3.エリザベス VS カリナリア 2nd.
年末年始が過ぎ、新年を祝うパーティーが王城で開かれた。
今日のエリザベスは、新年にふさわしい紅白のドレスを着ている。もちろん、エリザベスの代名詞ピンヒールも忘れない。
王城で開かれるダンスパーティーは、婚活会場でもある。第二王子の婚約者になるべく、各令嬢がダンスを披露する。
イザークの婚約者のためエリザベスは参加しなくても良いのだが、婚約者が王族のため、場を盛り上げるための前座として呼ばれた。
(わたくしが前座なんて、失礼しちゃうわ。でも、仕方ないわね。わたくしのダンスが上手すぎるのがいけないのだわ)
わたくしってば罪作りな女。
エリザベスが頬に手を当てて悩ましげにしていると、イザークが歌い手の立ち位置へ行く。この日のために雇われた他の歌い手が驚いたようだが、何かを伝えてその場から離れる。そして、ダンスがよく見える位置に行った。
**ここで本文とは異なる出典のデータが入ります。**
$ cat src/rtl/move_pkg.sv
// -----------------------------------------------------------------------------
// move_pkg: shared direction/state encodings for the move permit arbiter. Rev 1.0
// -----------------------------------------------------------------------------
`default_nettype none

package move_pkg;

  localparam int unsigned DENY_CNT_W = 8;

  typedef enum logic [1:0] {
    DIR_UP    = 2'd0,
    DIR_DOWN  = 2'd1,
    DIR_LEFT  = 2'd2,
    DIR_RIGHT = 2'd3
  } dir_e;

  typedef enum logic [1:0] {
    IDLE = 2'd0,
    EVAL = 2'd1,
    RESP = 2'd2,
    COOL = 2'd3
  } arb_state_e;

endpackage : move_pkg

`default_nettype wire

$ cat src/rtl/grid_and_reduce.sv
// -----------------------------------------------------------------------------
// grid_and_reduce: registered AND-reduction of one direction's obj & wall grid. Rev 1.0
// -----------------------------------------------------------------------------
`default_nettype none

module grid_and_reduce
  import move_pkg::*;
#(
  parameter int unsigned WIDTH = 24
) (
  input  logic             clk,
  input  logic             rst_n,
  input  logic [WIDTH-1:0] obj_en,
  input  logic [WIDTH-1:0] wall_en,
  output logic             permit
);

  always_ff @(posedge clk or negedge rst_n) begin
    if (!rst_n) begin
      permit <= 1'b0;
    end else begin
      permit <= &(obj_en & wall_en);
    end
  end

endmodule : grid_and_reduce

`default_nettype wire

$ cat src/rtl/move_permit_arbiter.sv
// -----------------------------------------------------------------------------
// move_permit_arbiter: per-direction move permits plus request/grant FSM with cooldown.
// Optional deny counters under MOVE_PERMIT_DENY_CNT_EN. Rev 1.0
// -----------------------------------------------------------------------------
`default_nettype none

module move_permit_arbiter
  import move_pkg::*;
#(
  parameter int unsigned ROWS     = 4,
  parameter int unsigned COLS     = 6,
  parameter int unsigned DIRS     = 4,
  parameter int unsigned COOLDOWN = 3
) (
  input  logic                       clk,
  input  logic                       rst_n,
  input  logic [DIRS*ROWS*COLS-1:0]  obj_en_i,
  input  logic [DIRS*ROWS*COLS-1:0]  wall_en_i,
  input  logic                       req_valid_i,
  input  logic [1:0]                 req_dir_i,
  output logic                       req_ready_o,
  output logic                       grant_valid_o,
  output logic [1:0]                 grant_dir_o,
  output logic                       grant_ok_o,
  output logic [DIRS-1:0]            permit_o,
  output logic                       busy_o,
  input  logic                       deny_clr_i,
  output logic [DIRS*DENY_CNT_W-1:0] deny_cnt_o
);

  localparam int unsigned CELLS = ROWS * COLS;
  localparam int unsigned CNT_W = (COOLDOWN > 0) ? $clog2(COOLDOWN + 1) : 1;
  localparam logic [CNT_W-1:0] COOL_LOAD = (COOLDOWN > 0) ? CNT_W'(COOLDOWN - 1) : '0;

  logic [DIRS-1:0]  permit_q;
  logic [3:0]       permit_ext;
  arb_state_e       state;
  dir_e             dir_q;
  logic             ok_q;
  logic [CNT_W-1:0] cool_cnt;
  logic             grant_valid_q;
  logic [1:0]       grant_dir_q;
  logic             grant_ok_q;

  generate
    for (genvar d = 0; d < DIRS; d++) begin : g_dir
      grid_and_reduce #(
        .WIDTH (CELLS)
      ) u_reduce (
        .clk     (clk),
        .rst_n   (rst_n),
        .obj_en  (obj_en_i[d*CELLS +: CELLS]),
        .wall_en (wall_en_i[d*CELLS +: CELLS]),
        .permit  (permit_q[d])
      );
    end
  endgenerate

  // Unused upper directions read as 0 so an out-of-range request is denied.
  always_comb begin
    permit_ext           = '0;
    permit_ext[DIRS-1:0] = permit_q;
  end

  always_ff @(posedge clk or negedge rst_n) begin
    if (!rst_n) begin
      state         <= IDLE;
      dir_q         <= DIR_UP;
      ok_q          <= 1'b0;
      cool_cnt      <= '0;
      grant_valid_q <= 1'b0;
      grant_dir_q   <= 2'd0;
      grant_ok_q    <= 1'b0;
    end else begin
      grant_valid_q <= 1'b0;
      grant_dir_q   <= 2'd0;
      grant_ok_q    <= 1'b0;
      case (state)
        IDLE: begin
          if (req_valid_i) begin
            dir_q <= dir_e'(req_dir_i);
            state <= EVAL;
          end
        end
        EVAL: begin
          ok_q          <= permit_ext[dir_q];
          grant_valid_q <= 1'b1;
          grant_dir_q   <= dir_q;
          grant_ok_q    <= permit_ext[dir_q];
          state         <= RESP;
        end
        RESP: begin
          if (ok_q && (COOLDOWN > 0)) begin
            cool_cnt <= COOL_LOAD;
            state    <= COOL;
          end else begin
            state <= IDLE;
          end
        end
        COOL: begin
          if (cool_cnt == '0) begin
            state <= IDLE;
          end else begin
            cool_cnt <= cool_cnt - CNT_W'(1);
          end
        end
        default: state <= IDLE;
      endcase
    end
  end

  // Gated by rst_n so the handshake stays quiet while reset is held.
  assign req_ready_o   = rst_n && (state == IDLE);
  assign busy_o        = (state != IDLE);
  assign grant_valid_o = grant_valid_q;
  assign grant_dir_o   = grant_dir_q;
  assign grant_ok_o    = grant_ok_q;
  assign permit_o      = permit_q;

`ifdef MOVE_PERMIT_DENY_CNT_EN
  generate
    for (genvar d = 0; d < DIRS; d++) begin : g_deny
      logic [DENY_CNT_W-1:0] cnt_q;
      logic                  hit;

      assign hit = (state == RESP) && !ok_q && (dir_q == dir_e'(d));

      always_ff @(posedge clk or negedge rst_n) begin
        if (!rst_n) begin
          cnt_q <= '0;
        end else if (deny_clr_i) begin
          cnt_q <= '0;
        end else if (hit && (cnt_q != '1)) begin
          cnt_q <= cnt_q + DENY_CNT_W'(1);
        end
      end

      assign deny_cnt_o[d*DENY_CNT_W +: DENY_CNT_W] = cnt_q;
    end
  endgenerate
`else
  logic unused_deny_clr;
  assign unused_deny_clr = deny_clr_i;
  assign deny_cnt_o      = '0;
`endif

endmodule : move_permit_arbiter

`default_nettype wire
$ cat config.mk
export PLATFORM = sky130hd
export DESIGN_NAME = move_permit_arbiter
export DESIGN_NICKNAME = d
export VERILOG_FILES = /design/src/rtl/move_pkg.sv /design/src/rtl/grid_and_reduce.sv /design/src/rtl/move_permit_arbiter.sv
export SDC_FILE = /design/constraint.sdc
export NUM_CORES = 1
export LEC_CHECK = 0
export ABC_AREA = 1
export CAP_MARGIN = 20
export CORE_AREA = 2 2 94 96
export DETAILED_ROUTE_END_ITERATION = 8
export DIE_AREA = 0 0 96 98
export PLACE_DENSITY_LB_ADDON = 0.12
export SLEW_MARGIN = 25
export SYNTH_ARGS = -nofsm -noshare
export SYNTH_HDL_FRONTEND = slang
export SYNTH_SLANG_ARGS = --single-unit
$ cat constraint.sdc
create_clock -name clk -period 0.93 [get_ports clk]
set_input_delay 0.093 -clock clk [delete_from_list [all_inputs] [get_ports clk]]
set_output_delay 0.093 -clock clk [all_outputs]
set_load 0.01 [all_outputs]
(あらあら。そんなにわたくしのダンスが見たいのかしら)
イザークの行動を誇らしく思ったのも束の間。
前座のためにエリザベスが舞台に上がると、背後から足音がした。前座はエリザベス一人のはず。そう思って振り返ると、にっこりと微笑むカリナリアがいた。
「あなたっ」
なぜここにいるのかと、黒地に青いレースがついたドレスを着るカリナリアに抗議しようとした、そのとき。
パッと、エリザベスとカリナリアの二人に照明が当たった。そして曲の始まりを告げる、
(っ! この始まりは!!)
女王と親しくあるため、エリザベスは五年間でよく使われる曲とダンスを全て覚えた。だから、踊れるのだが。
カリナリアが、自分の顔に陰ができるように下を向く。いや、舞台に上がったときから下を向いて踊る体勢になっていた。まるで、伴奏が始まるよりも先に流される曲を知っていたかのように。
(っ。イザークね)
歌い手に伝えていたのだろう。イザークは、カリナリアを見ている。
混乱しつつ、エリザベスもソレアを踊っていく。踊れは、する。しかしソレアは切なさや寂しさを表現し、最後に強く生きる救いを見いだす曲だ。最後の、強く生きる救いを見いだす部分はテンポが速くなる。が、それはあくまでも最後。曲のほとんどは、ゆっくりとした動きを求められる。
女王が提唱した「曲調に合わせた表現をする」は、もちろん衣装も含まれているのだ。新年にふさわしいと選んだエリザベスの紅白のドレスは、場違いということになる。
踊りながら会場を見れば、イザークも第二王子も、その他女王に近いとされる貴族らも、皆カリナリアのように落ち着いた色合いの服装だ。
女王のお気に入りと自他共に認めるエリザベスの、失態。
(これは、偶然? それとも……)
クリスマスパーティーでも、カリナリアは青のドレスを着ていた。しかし、誰が新年を祝うパーティーで、落ち着いた色を選ぶというのだろう。
ソレアが終わる。
それは、エリザベスの敗北を意味していた。